Top of Provided records
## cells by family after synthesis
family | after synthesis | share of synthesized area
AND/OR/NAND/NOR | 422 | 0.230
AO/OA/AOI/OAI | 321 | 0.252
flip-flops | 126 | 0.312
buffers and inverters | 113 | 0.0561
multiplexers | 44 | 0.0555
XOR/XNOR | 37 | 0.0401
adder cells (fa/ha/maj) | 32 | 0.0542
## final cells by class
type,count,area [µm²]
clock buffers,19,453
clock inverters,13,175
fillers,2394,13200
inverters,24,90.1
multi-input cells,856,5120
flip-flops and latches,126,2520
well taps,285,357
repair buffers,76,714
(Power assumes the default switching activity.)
## config.mk

```make
export PLATFORM = sky130hd
export DESIGN_NAME = console_uart
export DESIGN_NICKNAME = d
export VERILOG_FILES = /design/src/rtl/console_uart.sv
export SDC_FILE = /design/constraint.sdc
export NUM_CORES = 1
export LEC_CHECK = 0
export BUFFER_PORTS_ARGS = -buffer_cell sky130_fd_sc_hd__buf_2
export CELL_PAD_IN_SITES_DETAIL_PLACEMENT = 1
export CELL_PAD_IN_SITES_GLOBAL_PLACEMENT = 1
export CORE_MARGIN = 3
export CORE_UTILIZATION = 51
export DETAILED_ROUTE_END_ITERATION = 7
export GPL_TIMING_DRIVEN = 0
export PLACE_DENSITY_LB_ADDON = 0.1
export REMOVE_ABC_BUFFERS = 1
export SLEW_MARGIN = 30
export SYNTH_ARGS = -nofsm -noshare
export SYNTH_HDL_FRONTEND = slang
export SYNTH_SLANG_ARGS = --single-unit
```

## constraint.sdc

```tcl
create_clock -name clk -period 3.7 [get_ports clk]
set_input_delay 0.185 -clock clk [delete_from_list [all_inputs] [get_ports clk]]
set_output_delay 0.185 -clock clk [all_outputs]
set_load 0.1 [all_outputs]
```

## src/rtl/console_uart.sv

```systemverilog
// Console output controller: queues core byte writes in a FIFO and sends each one
// as an 8N1 UART frame on tx, back-to-back while bytes remain queued.
module console_uart #(
  parameter int unsigned XLEN         = 32,
  parameter int unsigned CLKS_PER_BIT = 16,
  parameter int unsigned FIFO_DEPTH   = 16
) (
  input  logic                          clk,
  input  logic                          reset,
  input  logic                          console_we,
  input  logic [XLEN-1:0]               console_wdata,
  output logic                          tx,
  output logic                          fifo_full,
  output logic [$clog2(FIFO_DEPTH):0]   fifo_count,
  output logic                          busy,
  output logic                          overflow
);

  localparam int unsigned PtrW    = $clog2(FIFO_DEPTH);
  localparam int unsigned CntW    = PtrW + 1;
  localparam int unsigned BitCntW = $clog2(CLKS_PER_BIT);

  localparam logic [BitCntW-1:0] BitLast = BitCntW'(CLKS_PER_BIT - 1);
  localparam logic [CntW-1:0]    Depth   = CntW'(FIFO_DEPTH);

  typedef enum logic [1:0] {StIdle, StStart, StData, StStop} state_t;

  state_t              state;
  logic [7:0]          mem [FIFO_DEPTH];
  logic [PtrW-1:0]     wr_ptr;
  logic [PtrW-1:0]     rd_ptr;
  logic [7:0]          shift;
  logic [BitCntW-1:0]  bit_cnt;
  logic [2:0]          bit_idx;

  logic push;
  logic pop;
  logic fifo_empty;
  logic frame_done;

  if (XLEN > 8) begin : g_unused_upper
    logic unused_wdata;
    assign unused_wdata = ^console_wdata[XLEN-1:8];
  end

  assign fifo_empty = (fifo_count == '0);
  assign fifo_full  = (fifo_count == Depth);
  assign busy       = !fifo_empty || (state != StIdle);
  assign frame_done = (state == StStop) && (bit_cnt == BitLast);

  // A full FIFO drops the write even if a pop frees a slot in the same cycle.
  assign push = console_we && !fifo_full && !reset;
  assign pop  = !fifo_empty && ((state == StIdle) || frame_done);

  always_ff @(posedge clk) begin
    if (push) begin
      mem[wr_ptr] <= console_wdata[7:0];
    end
  end

  always_ff @(posedge clk) begin
    if (reset) begin
      wr_ptr     <= '0;
      rd_ptr     <= '0;
      fifo_count <= '0;
      overflow   <= 1'b0;
    end else begin
      if (push) begin
        wr_ptr <= wr_ptr + PtrW'(1);
      end
      if (pop) begin
        rd_ptr <= rd_ptr + PtrW'(1);
      end
      unique case ({push, pop})
        2'b10:   fifo_count <= fifo_count + CntW'(1);
        2'b01:   fifo_count <= fifo_count - CntW'(1);
        default: fifo_count <= fifo_count;
      endcase
      if (console_we && fifo_full) begin
        overflow <= 1'b1;
      end
    end
  end

  // tx is registered alongside the state so each bit level appears in the
  // first cycle of the state that owns it.
  always_ff @(posedge clk) begin
    if (reset) begin
      state   <= StIdle;
      tx      <= 1'b1;
      shift   <= '0;
      bit_cnt <= '0;
      bit_idx <= '0;
    end else begin
      unique case (state)
        StIdle: begin
          if (pop) begin
            state   <= StStart;
            tx      <= 1'b0;
            shift   <= mem[rd_ptr];
            bit_cnt <= '0;
          end
        end
        StStart: begin
          if (bit_cnt == BitLast) begin
            state   <= StData;
            tx      <= shift[0];
            bit_cnt <= '0;
            bit_idx <= '0;
          end else begin
            bit_cnt <= bit_cnt + BitCntW'(1);
          end
        end
        StData: begin
          if (bit_cnt == BitLast) begin
            bit_cnt <= '0;
            if (bit_idx == 3'd7) begin
              state <= StStop;
              tx    <= 1'b1;
            end else begin
              shift   <= {1'b0, shift[7:1]};
              tx      <= shift[1];
              bit_idx <= bit_idx + 3'd1;
            end
          end else begin
            bit_cnt <= bit_cnt + BitCntW'(1);
          end
        end
        StStop: begin
          if (bit_cnt == BitLast) begin
            bit_cnt <= '0;
            if (pop) begin
              state <= StStart;
              tx    <= 1'b0;
              shift <= mem[rd_ptr];
            end else begin
              state <= StIdle;
            end
          end else begin
            bit_cnt <= bit_cnt + BitCntW'(1);
          end
        end
        default: begin
          state <= StIdle;
          tx    <= 1'b1;
        end
      endcase
    end
  end

endmodule

```

# ---- Word-level counts from Yosys, hierarchy flattened
# Memories as Yosys holds them, arrays and structs flattened. A register that Yosys moved wholly into a read port is not among the register bits.
# Cells that the tools add are included.
dict set report word_totals {
  ff_bits 32
  ram_bits 128
  inputBits 35
  elab_cells 81
  mem_count 1
}
dict set report classes {
  addsub 6
  eq_ne 14
  n_mux 30
  n_reduce_logical 21
}
# memory depth word_bits rd rd_clocked_by_memory_dff wr line
set mem_list {}
lappend mem_list {mem 16 8 1 1 1 29} ;# logic [7:0] mem [FIFO_DEPTH];
# operator n
set op_table {}
lappend op_table {{$mux W8} 4}
lappend op_table {{$pmux W8 S3} 1}
lappend op_table {{$mux W4} 4}
lappend op_table {{$add A4 B1 Y4 const B} 3}
lappend op_table {{$mux W2} 5}
lappend op_table {{$ne A2 B2 Y1 const B} 5}
lappend op_table {{$pmux W5 S2} 1}
lappend op_table {{$mux W3} 3}
lappend op_table {{$mux W1} 8}
lappend op_table {{$pmux W2 S4} 1}
lappend op_table {{$pmux W4 S2} 1}
lappend op_table {{$reduce_and A4 Y1} 2}
lappend op_table {{$eq A2 B2 Y1 const B} 3}
lappend op_table {{$pmux W3 S2} 1}
lappend op_table {{$reduce_bool A2 Y1} 3}
lappend op_table {{$add A5 B1 Y5 const B} 1}
lappend op_table {{$eq A5 B5 Y1 const B} 1}
lappend op_table {{$logic_and A1 B1 Y1} 5}
lappend op_table {{$logic_not A5 Y1} 1}
lappend op_table {{$reduce_and A5 Y1} 1}
lappend op_table {{$sub A5 B1 Y5 const B} 1}
lappend op_table {{$eq A2 B1 Y1 const B} 2}
lappend op_table {{$eq A4 B4 Y1 const B} 1}
lappend op_table {{$pmux W1 S4} 1}
lappend op_table {{9 further kinds} 12}

# ---- Logic depth before layout (Yosys ltp)
# Gate-level depths: netlist of run 1.
dict set report depth {
  ltp_word 7
  mapped_depth 14
  ltp_nobuf 12
}

# ---- Worst setup path before layout of run 1
# OpenSTA, ideal clock, no wires.
dict set report synth_path {
  path_kind {register -> register}
  start {register fifo_count[2]}
  end {register fifo_count[4]}
  setup_time_ns 0.121
  arrival_time_ns 3.631
  slack_ns -0.051
  path_stages_with_launch 14
  period_less_slack_ns 3.751
  cell_sequence {dfxtp_1 > buf_2 > nor4_4 > a211oi_1 > inv_1 > ha_1 > clkbuf_1 > xor2_1 > ha_1 > o21a_1 > o21ai_0 > nand2b_1 > a211oi_1 > mux2_2}
}
dict set report synth_via {
  elab_chain_cells 6
  word_cells_on_any_way 13
}
# element line
set synth_lines {}
lappend synth_lines {{start, declared} 14} ;# output logic [$clog2(FIFO_DEPTH):0] fifo_count,
lappend synth_lines {{start signal, assigned} 75} ;# 2'b10: fifo_count <= fifo_count + CntW'(1);
lappend synth_lines {{start signal, assigned} 76} ;# 2'b01: fifo_count <= fifo_count - CntW'(1);
lappend synth_lines {{start signal, assigned} 77} ;# default: fifo_count <= fifo_count;
lappend synth_lines {{$eq A5 B5 Y1} 47} ;# assign fifo_full = (fifo_count == Depth);
lappend synth_lines {{$logic_not A1 Y1} 52} ;# assign push = console_we && !fifo_full && !reset;
lappend synth_lines {{$logic_and A1 B1 Y1 (2 in series)} 52}
lappend synth_lines {{$eq A2 B1 Y1 or $eq A2 B2 Y1 (tied branches)} 74} ;# unique case ({push, pop})
lappend synth_lines {{$pmux W5 S2 or $reduce_bool A2 Y1 (tied branches)} --}
# Several ways; a longest one is shown, not always the timed one.
# A chain may end at the register's enable or synchronous reset.

# ---- Worst setup path after layout of run 1
# Same ends and word-level chain as after synthesis.

==> results.md, run 1 <==
* CP Capture Type: register
* Ant. Diodes at 0
* Outcome: finished clean
* Worst path required time at 4.02 ns
* Pins over their slew limit at 0
* Crit Path Category: reg -> reg
* Clk_lat worst skew at 0.43 ns
* Largest delay share family, worst path: compound AO/OA/AOI/OAI gates
* CP max-delay cell: a211oi_1
* Residual DRC count at 0
* Clock power share at 0.291
* Worst-case clock skew at 0.0113 ns
* YS warnings at 0
* Power density over cell area at about 760 mW/mm²
* Synth Register Bits at 164
* CP max FO at 10
* Final WL at 15700 µm
* Routability cong. at 0.799
* Mapped Cells at 457
* H-tree Lvls at 4
* # clock sinks at 164
* Static leakage at approximately 2.6 nW
* Setup tns final at 0 ns
* Crit-path max cell delay at 0.57 ns
* Mean Syn Cell Area at 15.1 µm²
* Wire length per cell at 23.8 µm
* Psw at 2.06 mW
* Hold Path Stages at 1
* Number of enable flip-flop cells after synthesis at 128
* RR Startpoint: fifo_count[2]
* CP startpoint kind: register
* Final Util at 0.598
* Power, Total at 5.86 mW
* Post-CTS resize count at 0
* Post-DP HPWL at 9730 µm
* Largest net degree at the start of global routing at 37
* HP Class: in -> reg
* Least-Margin Pin Slew at approximately 1.1 ns
* Final worst slack at between 0.3 and 0.4 ns
* Via count at 3922
* Sw Ratio at 0.351
* Mux contribution to synthesized area at 0.115
* Final setup viols at 0
* Nets at roughly 530
* DRT antenna net count at 0
* Gate power share at 0.315
* Peak supply drop at 541 µV
* Simple-gate share of the synthesized area at 0.0832
* Pre-antenna DRT Iters at 4
* Largest family of logic cells by synthesized area: multiplexers
* CTS tree: yes
* Reg clk slew, reported paths at roughly 0.06 ns
* Crit path buffers/inverters at 1
* Post-DR vias/cell at roughly 6.0
* Synth async-reset ratio at 0
* Most frequent cells in the layout: 128 x edfxtp_1, 40 x nand2_1, 37 x nor2_1, 34 x dfxtp_1, 26 x a21oi_1
* Fraction of layout cells with a size suffix above 1 at 0.195
* Die footprint at approximately 0.015 mm²
* Total track usage at 0.229
* Hold Path End: mem[3][7]
* Xor/xnor share of the synthesized area at 0.0140
* Final Hold Viols at 0
* Bufs on Longest Clock Path at 2
* Crit path from: fifo_count[2]
* Reg2reg path depth at 11
* Io pins at 44
* Maxcap violations at 0
* First-pass GRT wire length at about 25000 µm
* Row count at 41
* Netlist Area Pre-Place at 0.00689 mm²
* CTS root buffer: clkbuf_16
* Adder-Cell Fraction of Synth Area at 0.0309
* Core area at ~0.013 mm²
* Synth unique cells at 54
* Sequential Power Share at 0.394
* Commonest non-fill, non-tap cell in the layout: edfxtp_1
* Crit path arrival time at 3.63 ns
* Post-Place Setup Slack at 0.380 ns
* Top FF cell, synth: edfxtp_1
* DR iter-0 viols at 356
* Fin crit period at 3.31 ns
* Int Power at between 3 and 4 mW
* Layout area overhead at 12.3%
* Vias in the first global route at between 4000 and 5000
* Die width at 122 µm
* Initial antenna violation count at 0
* Critical Path, Cell by Cell: nor4_4, a211oi_1, inv_1, ha_1, xor2_1, ha_1, o21a_1, o21ai_0, nand2b_1, a211oi_1, mux2_2
* Total gr overflow at 0
* Number of port buffers at 19
* Maximum operating frequency at 0.302 GHz
* Worst Hold Launch: console_wdata[7]
* Period utilization at 0.894
* Compound-Gate Fraction of Synth Area at 0.0696
* Reg2reg setup slack at slightly below 0.4 ns
* Sequential-to-total area share from yosys stat at 0.663
* Clock buffer count from CTS at 17
* Slew HR at 0.289
* Initial Utilization at 0.533
* R2r endpoint: fifo_count[4]
* RSZ-0062 raised after global routing: false
* Die height at 122 µm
Bottom of Provided records
Exercise objective: Show me each line of the listing above with "StStart" in it.

Answer space:
  typedef enum logic [1:0] {StIdle, StStart, StData, StStop} state_t;
            state   <= StStart;
        StStart: begin
              state <= StStart;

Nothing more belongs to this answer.